WORK TO COMPLETE:
Starting with the first line of the records, write out each line exactly until you have included the line containing "export CTS_CLUSTER_DIAMETER = 60".

PROVIDED ENTRIES:
File: config.mk
export PLATFORM = sky130hd
export DESIGN_NAME = apb_req_queue
export DESIGN_NICKNAME = d
export VERILOG_FILES = /design/src/rtl/apb_req_queue.sv
export SDC_FILE = /design/constraint.sdc
export NUM_CORES = 1
export LEC_CHECK = 0
export ABC_AREA = 1
export ABC_CLOCK_PERIOD_IN_PS = 5000
export BUFFER_PORTS_ARGS = -buffer_cell sky130_fd_sc_hd__buf_2
export CORE_ASPECT_RATIO = 1.2
export CORE_MARGIN = 5
export CORE_UTILIZATION = 57
export CTS_CLUSTER_DIAMETER = 60
export DETAILED_ROUTE_END_ITERATION = 6
export PLACE_DENSITY = 0.79
export SYNTH_ARGS = -nofsm -noshare
export SYNTH_HDL_FRONTEND = slang
export SYNTH_SLANG_ARGS = --single-unit
File: constraint.sdc
create_clock -name clk -period 5 [get_ports clk]
set_clock_uncertainty 0.2 [all_clocks]
set_input_delay 0.75 -clock clk [delete_from_list [all_inputs] [get_ports clk]]
set_output_delay 0.75 -clock clk [all_outputs]
set_load 0.02 [all_outputs]
**src/rtl/life_pkg.sv**
```systemverilog
// Shared constants and state encoding for the game-of-life cell core.
// Holds the default B3/S23 rules and the neighbour-count ceiling.
package life_pkg;

  localparam logic [8:0] LIFE_RULE_B3  = 9'b000001000;
  localparam logic [8:0] LIFE_RULE_S23 = 9'b000001100;
  localparam int         NBR_MAX       = 8;

  typedef enum logic [1:0] {
    IDLE = 2'd0,
    EVAL = 2'd1,
    HOLD = 2'd2
  } life_state_t;

endpackage

```
**src/rtl/life_rule_lut.sv**
```systemverilog
// Birth/survive lookup for one cell.
// Counts above the neighbour ceiling force a dead result and flag an error.
module life_rule_lut
  import life_pkg::*;
#(
  parameter logic [8:0] RULE_BIRTH   = LIFE_RULE_B3,
  parameter logic [8:0] RULE_SURVIVE = LIFE_RULE_S23
) (
  input  logic       alive,
  input  logic [3:0] cnt,
  output logic       next,
  output logic       err
);

  // Pick the rule vector by current state; reject impossible counts.
  always_comb begin
    next = 1'b0;
    err  = 1'b0;
    if (cnt > 4'(NBR_MAX)) begin
      err = 1'b1;
    end else if (alive) begin
      next = RULE_SURVIVE[cnt];
    end else begin
      next = RULE_BIRTH[cnt];
    end
  end

endmodule

```
**src/rtl/life_cell_ctrl.sv**
```systemverilog
// Two-phase (evaluate/commit) cell core with a 1-bit scan path.
// Optional stable-cell detect: LIFE_CELL_CTRL_STABLE_DET_EN.
module life_cell_ctrl
  import life_pkg::*;
#(
  parameter int         GEN_W        = 16,
  parameter logic [8:0] RULE_BIRTH   = LIFE_RULE_B3,
  parameter logic [8:0] RULE_SURVIVE = LIFE_RULE_S23
) (
  input  logic             clk,
  input  logic             rst,
  input  logic [3:0]       nbr_cnt_i,
  input  logic             step_i,
  input  logic             commit_i,
  input  logic             scan_en_i,
  input  logic             scan_in_i,
  output logic             scan_out_o,
  output logic             alive_o,
  output logic             ready_o,
  output logic             eval_done_o,
  output logic [GEN_W-1:0] gen_o,
`ifdef LIFE_CELL_CTRL_STABLE_DET_EN
  output logic             stable_o,
`endif
  output logic             err_o
);

  life_state_t      state_q, state_d;
  logic             alive_q, alive_d;
  logic             next_q, next_d;
  logic [GEN_W-1:0] gen_q, gen_d;
  logic             err_q, err_d;
  logic             lut_next, lut_err;

  life_rule_lut #(
    .RULE_BIRTH  (RULE_BIRTH),
    .RULE_SURVIVE(RULE_SURVIVE)
  ) u_lut (
    .alive(alive_q),
    .cnt  (nbr_cnt_i),
    .next (lut_next),
    .err  (lut_err)
  );

`ifdef LIFE_CELL_CTRL_STABLE_DET_EN
  logic stable_q, stable_d;
`endif

  // Next-state and datapath updates; scan beats step in IDLE.
  always_comb begin
    state_d = state_q;
    alive_d = alive_q;
    next_d  = next_q;
    gen_d   = gen_q;
    err_d   = err_q;
`ifdef LIFE_CELL_CTRL_STABLE_DET_EN
    stable_d = stable_q;
`endif
    unique case (state_q)
      IDLE: begin
        if (scan_en_i) begin
          alive_d = scan_in_i;
`ifdef LIFE_CELL_CTRL_STABLE_DET_EN
          stable_d = 1'b0;
`endif
        end else if (step_i) begin
          state_d = EVAL;
        end
      end
      EVAL: begin
        next_d = lut_next;
        if (lut_err) err_d = 1'b1;
        state_d = HOLD;
      end
      HOLD: begin
        if (commit_i) begin
          alive_d = next_q;
          gen_d   = gen_q + 1'b1;
`ifdef LIFE_CELL_CTRL_STABLE_DET_EN
          stable_d = (next_q == alive_q);
`endif
          state_d = IDLE;
        end
      end
      default: state_d = IDLE;
    endcase
  end

  // State and datapath registers.
  always_ff @(posedge clk or posedge rst) begin
    if (rst) begin
      state_q <= IDLE;
      alive_q <= 1'b0;
      next_q  <= 1'b0;
      gen_q   <= '0;
      err_q   <= 1'b0;
    end else begin
      state_q <= state_d;
      alive_q <= alive_d;
      next_q  <= next_d;
      gen_q   <= gen_d;
      err_q   <= err_d;
    end
  end

`ifdef LIFE_CELL_CTRL_STABLE_DET_EN
  // Stable flag register.
  always_ff @(posedge clk or posedge rst) begin
    if (rst) stable_q <= 1'b0;
    else     stable_q <= stable_d;
  end

  assign stable_o = stable_q;
`endif

  assign alive_o     = alive_q;
  assign scan_out_o  = alive_q;
  assign ready_o     = (state_q == IDLE);
  assign eval_done_o = (state_q == HOLD);
  assign gen_o       = gen_q;
  assign err_o       = err_q;

endmodule

```
**config.mk**
```make
export PLATFORM = sky130hd
export DESIGN_NAME = life_cell_ctrl
export DESIGN_NICKNAME = d
export VERILOG_FILES = /design/src/rtl/life_pkg.sv /design/src/rtl/life_rule_lut.sv /design/src/rtl/life_cell_ctrl.sv
export SDC_FILE = /design/constraint.sdc
export NUM_CORES = 1
export LEC_CHECK = 0
export CORE_UTILIZATION = 49
export DETAILED_ROUTE_END_ITERATION = 7
export PLACE_DENSITY_LB_ADDON = 0.05
export SLEW_MARGIN = 20
export SYNTH_ARGS = -nofsm -noshare
export SYNTH_HDL_FRONTEND = slang
export SYNTH_SLANG_ARGS = --single-unit
```
**constraint.sdc**
```tcl
create_clock -name clk -period 4 [get_ports clk]
set_clock_uncertainty 0.1 [all_clocks]
set_input_delay 0.8 -clock clk [delete_from_list [all_inputs] [get_ports clk]]
set_output_delay 0.8 -clock clk [all_outputs]
set_load 0.05 [all_outputs]
```
==> reports/metrics.yaml <==
timing:
  slew_headroom: 0.4754
  max_slew.worst_pin.slew_ns: 0.7860
  fmax_ghz: 0.3685
  rsz0062_at_grt: "no"
  slew_viol_final: 0
  period_minus_slack_ns: 2.714
  tns_ns: 0
  setup_viol: 0
  hold_viol_final: 0
  post-route-period-util: 0.6784
place:
  dp_cells: 139
  dp_hpwl_um: 1426
  io_buffers: 30
  gp_congestion: 0.7201
clocking:
  clkTransAtPathRegs_ns: 0.11
  cts_setup_buffers: 0
  post_cts_resized: 0
  cts_buffers: 3
  htree_num_levels: 1
  cts_max_path_buffers: 2
  cts_sinks: 21
  clk_latency_ns: 0.30
  root_buffer: "clkbuf_4"
  cts.hold.buffers_added: 0
  cts_tree: "yes"
cells_and_area:
  fin_cells: 143
  fill_cells: 158
  area_delta_synth_final_pct: 31.08
  finalNetCount: 128
  ff_latch_area_um2: 525.5
  num_antenna_cells: 0
  drive_gt1_frac: 0.1810
  multi_input_area_um2: 484.2
detailed_routing:
  ant_nets: 0
  vias: 730
  drc: 0
  first_iter_violations: 4
  wl_per_cell_um: 12.97
  wl_um: 1855
  firstDrtPassIters: 2
  via_per_inst: 5.105
setup_path:
  r2r-start: "state_q[0]"
  crit_path_end_kind: "output port"
  crit_chain: "and2b_2 > clkdlybuf4s50_1"
  critical_path.startpoint_type: "flop"
  slowest_delay_ns: 0.80
  reg2reg_depth: 4
  critical_path.slowest_cell: "clkdlybuf4s50_1"
  rrSetupSlack_ns: 2.45
  path_buf_inv: 1
  critPathTopFamily: "buffers and inverters"
  crit_type: "flop to output port"
  critical_path_required_ns: 3.10
  r2r_end: "gen_o[14]"
  worstPathMaxFanout: 7
  cp.arrival_ns: 1.81
hold_path:
  hp-class: "flop to flop"
  worstHoldEndpoint: "err_o"
  whs_path_depth: 1
  min-delay-start: "err_o"
synth:
  yosysSeqAreaShare: 0.4982
  synthDistinctLibCells: 34
  synth.ff_latch_count: 21
  ys_warn_count: 0
  synthesis.area_mm2: 0.001055
  syn_nets: 96
  avgSynthCellArea_um2: 12.41
  syn_inst: 85
die:
  rows: 16
  io_pins: 31
  initial_core_util: 0.5269
  dieArea_mm2: 0.002342
  die_x_um: 48.40
  die_h_um: 48.40
  coreArea_mm2: 0.002002
run:
  drv_cap: 0
pwr:
  ir_drop_mv: 0.4946
  pwr-share-clk: 0.161
  power_frac_seq: 0.447
  p_comb_frac: 0.392
  p_leak_nw: 0.6446
  internal-power_uw: 367.1
  p_sw_uw: 248.1
  p_per_area_mw_per_mm2: 445.0
  switching_share: 0.4033
global_routing:
  antenna_found_initial: 0
  grt_pass1_wl_um: 3381
  grt_usage: 0.1874
  grt_pass1_vias: 763
  grt_overflow_total: 0
  grt_max_degree: 22
run_status:
  status: "complete, no violations"
==> through the flow <==
stage               hold slack (ns)  utilization  setup slack (ns)  instance area (um^2)  power (mW)
floorplan                    0.3479            -             1.973                  1055      0.4447
global placement             0.3567       0.6769             1.642                  1355      0.5195
detailed placement           0.3578       0.6769             1.581                  1355      0.5221
CTS                          0.3858       0.6906             1.275                  1383      0.6248
global route                 0.4043       0.6906             1.192                  1383      0.6489
finish                       0.3760       0.6906             1.286                  1383      0.6153
==> synthesized netlist by cell type, drive strengths merged <==
library cell,instances,share of area
and4b,1,0.013
mux2,1,0.011
and4,1,0.0083
ha,1,0.012
and3,3,0.024
or2b,1,0.0083
xnor2,9,0.089
and2b,1,0.0083
a21oi,1,0.0047
mux2i,2,0.019
and2,2,0.013
dfrtp,21,0.50
nor3,3,0.024
nor4b,1,0.0083
nand2,6,0.021
buf,3,0.032
nor3b,1,0.0071
nor2,6,0.021
nand4,4,0.066
nand3,4,0.028
o211ai,1,0.0071
xor2,6,0.050
inv,3,0.011
o21ai,2,0.0095
or2,1,0.0059
==> flip-flops by register name (all words and copies together) (netlist names) <==
name	cells
gen_o	16
state_q	2
alive_o	1
next_q	1
err_o	1
==> logic make-up (layout without fill, tap and decap cells) <==
| family | after synthesis | in the layout | share of synthesized area |
|---|---|---|---|
| AOI/OAI and AO/OA | 4 | 4 | 0.02135 |
| DFF | 21 | 21 | 0.4982 |
| and+or+nand+nor | 35 | 35 | 0.2574 |
| adders and majority gates | 1 | 1 | 0.01186 |
| buffers and inverters | 6 | 37 | 0.04270 |
| xor gates and xnor gates | 15 | 15 | 0.1388 |
| muxes | 3 | 3 | 0.02966 |
==> final cells by class <==
class	count	share of cell area
flip-flops and latches	21	0.3801
multi-input cells	58	0.3502
repair buffers	30	0.2172
well taps	27	0.02443
clock buffers	3	0.01629
inverters	3	0.008145
clock inverters	1	0.003620
==> per-layer routing <==
layer	vias up	wire length, um	track usage
met5	-	0	0
met4	0	0	0.01471
met3	0	68	0.06918
met2	18	902	0.3239
met1	359	884	0.2340
li1	353	-	-
==> worst max-delay path by stage <==
stage,from,endpoint,slack [ns],depth (start not counted)
after global routing,state_q[1],eval_done_o,1.19,2
after floorplan,state_q[1],ready_o,1.97,2
after global placement,state_q[1],eval_done_o,1.64,2
after CTS,state_q[1],eval_done_o,1.28,2
after detailed placement,commit_i,gen_o[14],1.58,5
final,state_q[1],eval_done_o,1.29,2
==> power groups by stage <==
stage / Clock, mW / Sequential, mW / Combinational, mW
final: 0.0988 / 0.275 / 0.241
after global routing: 0.111 / 0.281 / 0.257
after CTS: 0.105 / 0.276 / 0.244
after detailed placement: 0 / 0.280 / 0.242
after global placement: 0 / 0.278 / 0.241
after floorplan: 0 / 0.360 / 0.0845
==> placed cells by master (no fill, tap or decap), types with 2 or more instances in the layout <==
cell type	n
clkbuf_4	3
clkdlybuf4s50_1	30
dfrtp_1	21
inv_1	3
mux2i_1	2
nand2_1	6
nand3_1	2
nand3_2	2
nand4_4	3
nor2_1	6
nor3_2	2
o21ai_0	2
xnor2_1	7
xnor2_2	2
xor2_1	6
==> worst register-to-register path, stage by stage, from the launching register on <==
cell	delay (ns)
dfrtp_1	0.43
and4b_4	0.37
and3_4	0.27
nand4_4	0.12
xnor2_2	0.15
(Power assumes the default switching activity.)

THE COMPLETED TASK:
File: config.mk
export PLATFORM = sky130hd
export DESIGN_NAME = apb_req_queue
export DESIGN_NICKNAME = d
export VERILOG_FILES = /design/src/rtl/apb_req_queue.sv
export SDC_FILE = /design/constraint.sdc
export NUM_CORES = 1
export LEC_CHECK = 0
export ABC_AREA = 1
export ABC_CLOCK_PERIOD_IN_PS = 5000
export BUFFER_PORTS_ARGS = -buffer_cell sky130_fd_sc_hd__buf_2
export CORE_ASPECT_RATIO = 1.2
export CORE_MARGIN = 5
export CORE_UTILIZATION = 57
export CTS_CLUSTER_DIAMETER = 60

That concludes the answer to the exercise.